Bahkan, ia mengungkapkan sepanjang tahun 2025 terdapat puluhan kasus kekerasan seksual di Kabupaten Ciamis.
Sebagai Ketua Forkopimda Kabupaten Ciamis, Herdiat memastikan pihaknya akan segera menggelar koordinasi bersama seluruh unsur Forkopimda.
“Insyaallah besok saya akan mengundang seluruh Forkopimda untuk membahas persoalan ini secara bersama-sama. Kalau niat kita sama untuk membersihkan Ciamis, maka semuanya harus bergerak bersama,” tegasnya.

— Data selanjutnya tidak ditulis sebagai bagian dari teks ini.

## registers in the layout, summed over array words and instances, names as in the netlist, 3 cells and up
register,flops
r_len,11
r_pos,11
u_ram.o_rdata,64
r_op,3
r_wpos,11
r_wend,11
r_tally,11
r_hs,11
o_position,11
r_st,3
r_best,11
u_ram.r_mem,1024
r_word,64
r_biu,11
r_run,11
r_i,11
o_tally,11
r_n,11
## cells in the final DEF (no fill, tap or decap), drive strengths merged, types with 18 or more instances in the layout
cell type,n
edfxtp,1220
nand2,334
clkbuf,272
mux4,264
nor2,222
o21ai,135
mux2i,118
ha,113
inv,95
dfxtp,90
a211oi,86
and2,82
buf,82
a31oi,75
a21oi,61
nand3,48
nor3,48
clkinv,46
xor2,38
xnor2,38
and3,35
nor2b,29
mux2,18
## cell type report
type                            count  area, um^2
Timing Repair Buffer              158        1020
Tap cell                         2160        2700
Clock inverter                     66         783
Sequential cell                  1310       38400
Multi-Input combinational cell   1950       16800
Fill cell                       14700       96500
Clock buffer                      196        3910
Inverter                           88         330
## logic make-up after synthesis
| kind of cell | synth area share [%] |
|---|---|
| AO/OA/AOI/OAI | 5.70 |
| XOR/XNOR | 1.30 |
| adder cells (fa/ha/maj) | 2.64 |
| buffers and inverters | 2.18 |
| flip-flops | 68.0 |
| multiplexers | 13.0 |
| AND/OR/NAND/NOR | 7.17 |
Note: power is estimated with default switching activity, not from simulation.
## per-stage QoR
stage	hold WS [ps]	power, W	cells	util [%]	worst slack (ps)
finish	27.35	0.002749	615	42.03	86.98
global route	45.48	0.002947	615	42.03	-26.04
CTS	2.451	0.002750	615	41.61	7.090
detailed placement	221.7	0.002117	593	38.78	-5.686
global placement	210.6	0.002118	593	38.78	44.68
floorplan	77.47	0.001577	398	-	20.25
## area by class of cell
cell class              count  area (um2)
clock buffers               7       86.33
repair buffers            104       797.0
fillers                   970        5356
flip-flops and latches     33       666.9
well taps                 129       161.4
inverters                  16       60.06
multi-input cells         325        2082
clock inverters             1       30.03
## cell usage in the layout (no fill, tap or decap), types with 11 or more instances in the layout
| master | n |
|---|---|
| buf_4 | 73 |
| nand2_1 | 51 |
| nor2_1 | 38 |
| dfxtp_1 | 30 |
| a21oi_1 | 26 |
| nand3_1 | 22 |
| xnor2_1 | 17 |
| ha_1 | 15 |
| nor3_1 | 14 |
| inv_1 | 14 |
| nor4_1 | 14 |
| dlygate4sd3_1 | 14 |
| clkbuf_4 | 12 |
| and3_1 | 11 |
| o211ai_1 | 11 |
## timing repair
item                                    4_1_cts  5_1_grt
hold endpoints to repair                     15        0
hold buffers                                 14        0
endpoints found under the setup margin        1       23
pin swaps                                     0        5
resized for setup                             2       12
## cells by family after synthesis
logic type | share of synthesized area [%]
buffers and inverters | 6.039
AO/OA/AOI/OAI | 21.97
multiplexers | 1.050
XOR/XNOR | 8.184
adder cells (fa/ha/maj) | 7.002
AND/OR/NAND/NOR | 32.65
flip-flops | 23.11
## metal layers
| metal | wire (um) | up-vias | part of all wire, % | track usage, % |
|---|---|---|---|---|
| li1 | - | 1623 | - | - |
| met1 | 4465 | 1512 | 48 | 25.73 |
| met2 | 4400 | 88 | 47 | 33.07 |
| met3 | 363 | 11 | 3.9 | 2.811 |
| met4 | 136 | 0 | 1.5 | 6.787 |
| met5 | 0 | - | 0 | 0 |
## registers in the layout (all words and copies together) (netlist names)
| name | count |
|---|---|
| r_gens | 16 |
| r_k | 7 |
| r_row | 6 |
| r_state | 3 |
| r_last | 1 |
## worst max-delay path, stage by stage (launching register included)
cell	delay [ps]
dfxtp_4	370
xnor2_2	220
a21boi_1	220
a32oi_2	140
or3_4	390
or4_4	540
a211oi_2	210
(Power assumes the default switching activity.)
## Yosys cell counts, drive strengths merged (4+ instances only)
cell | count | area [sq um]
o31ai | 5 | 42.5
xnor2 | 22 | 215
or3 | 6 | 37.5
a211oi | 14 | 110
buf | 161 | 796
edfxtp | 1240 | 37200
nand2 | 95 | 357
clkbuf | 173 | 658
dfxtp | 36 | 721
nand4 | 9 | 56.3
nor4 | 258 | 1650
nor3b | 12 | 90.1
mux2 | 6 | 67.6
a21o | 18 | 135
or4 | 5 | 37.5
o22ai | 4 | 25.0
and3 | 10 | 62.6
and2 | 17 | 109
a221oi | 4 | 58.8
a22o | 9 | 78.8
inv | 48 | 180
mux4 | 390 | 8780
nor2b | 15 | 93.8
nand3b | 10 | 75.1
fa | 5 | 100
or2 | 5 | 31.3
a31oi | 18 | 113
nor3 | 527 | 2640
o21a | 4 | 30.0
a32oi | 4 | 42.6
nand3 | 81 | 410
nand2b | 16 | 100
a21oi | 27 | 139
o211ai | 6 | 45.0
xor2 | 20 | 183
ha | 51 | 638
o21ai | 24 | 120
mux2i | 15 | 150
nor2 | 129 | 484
==> config.mk <==
export PLATFORM = sky130hd
export DESIGN_NAME = timed_event_priority_queue
export DESIGN_NICKNAME = d
export VERILOG_FILES = /design/src/tepq_pkg.sv /design/src/timed_event_priority_queue.sv /design/src/tepq_cell.sv
export SDC_FILE = /design/constraint.sdc
export NUM_CORES = 2
export LEC_CHECK = 0
export BUFFER_PORTS_ARGS = -buffer_cell sky130_fd_sc_hd__buf_2
export CAP_MARGIN = 20
export CORE_AREA = 3 3 391 393
export DETAILED_ROUTE_END_ITERATION = 8
export DIE_AREA = 0 0 394 396
export PLACE_DENSITY = 0.48
export SETUP_SLACK_MARGIN = 0.3
export SYNTH_ARGS = -nofsm -noshare
export SYNTH_HDL_FRONTEND = slang
export SYNTH_SLANG_ARGS = --single-unit
==> constraint.sdc <==
create_clock -name clk -period 8.5 [get_ports clk]
set_input_delay 0.85 -clock clk [delete_from_list [all_inputs] [get_ports clk]]
set_output_delay 0.85 -clock clk [all_outputs]
set_load 0.02 [all_outputs]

Perbup Soal Miras dan Narkoba Akan Disiapkan
Dalam audiensi itu, Bupati juga meminta jajaran Sekretariat Daerah untuk segera menyusun Peraturan Bupati (Perbup) terkait penanganan minuman keras dan narkotika.
Menurutnya, langkah tersebut lebih cepat dibanding menunggu proses Peraturan Daerah (Perda) yang memerlukan waktu cukup panjang.
“Kalau Perda prosesnya bisa enam bulan sampai satu tahun. Maka kita dorong terlebih dahulu Perbup agar penanganannya bisa lebih cepat,” katanya.
Tak hanya itu, Bupati juga menegaskan Pemerintah Kabupaten Ciamis tidak pernah memberikan izin resmi terkait peredaran minuman keras.
Ia bahkan meminta apabila ditemukan izin yang tidak sesuai aturan agar segera dievaluasi dan dicabut.
Penataan Alun-Alun Juga Jadi Pembahasan
Selain persoalan sosial, audiensi turut membahas penataan kawasan Alun-Alun dan Taman Reflesia di sekitar Masjid Agung Ciamis.
Bupati menjelaskan, kawasan tersebut berada di bawah dua kewenangan berbeda, yakni DKM Masjid Agung dan Pemerintah Daerah.
Meski begitu, berbagai masukan yang disampaikan akan segera dikomunikasikan, termasuk penguatan nuansa religius melalui tadarus dan murotal di kawasan tersebut.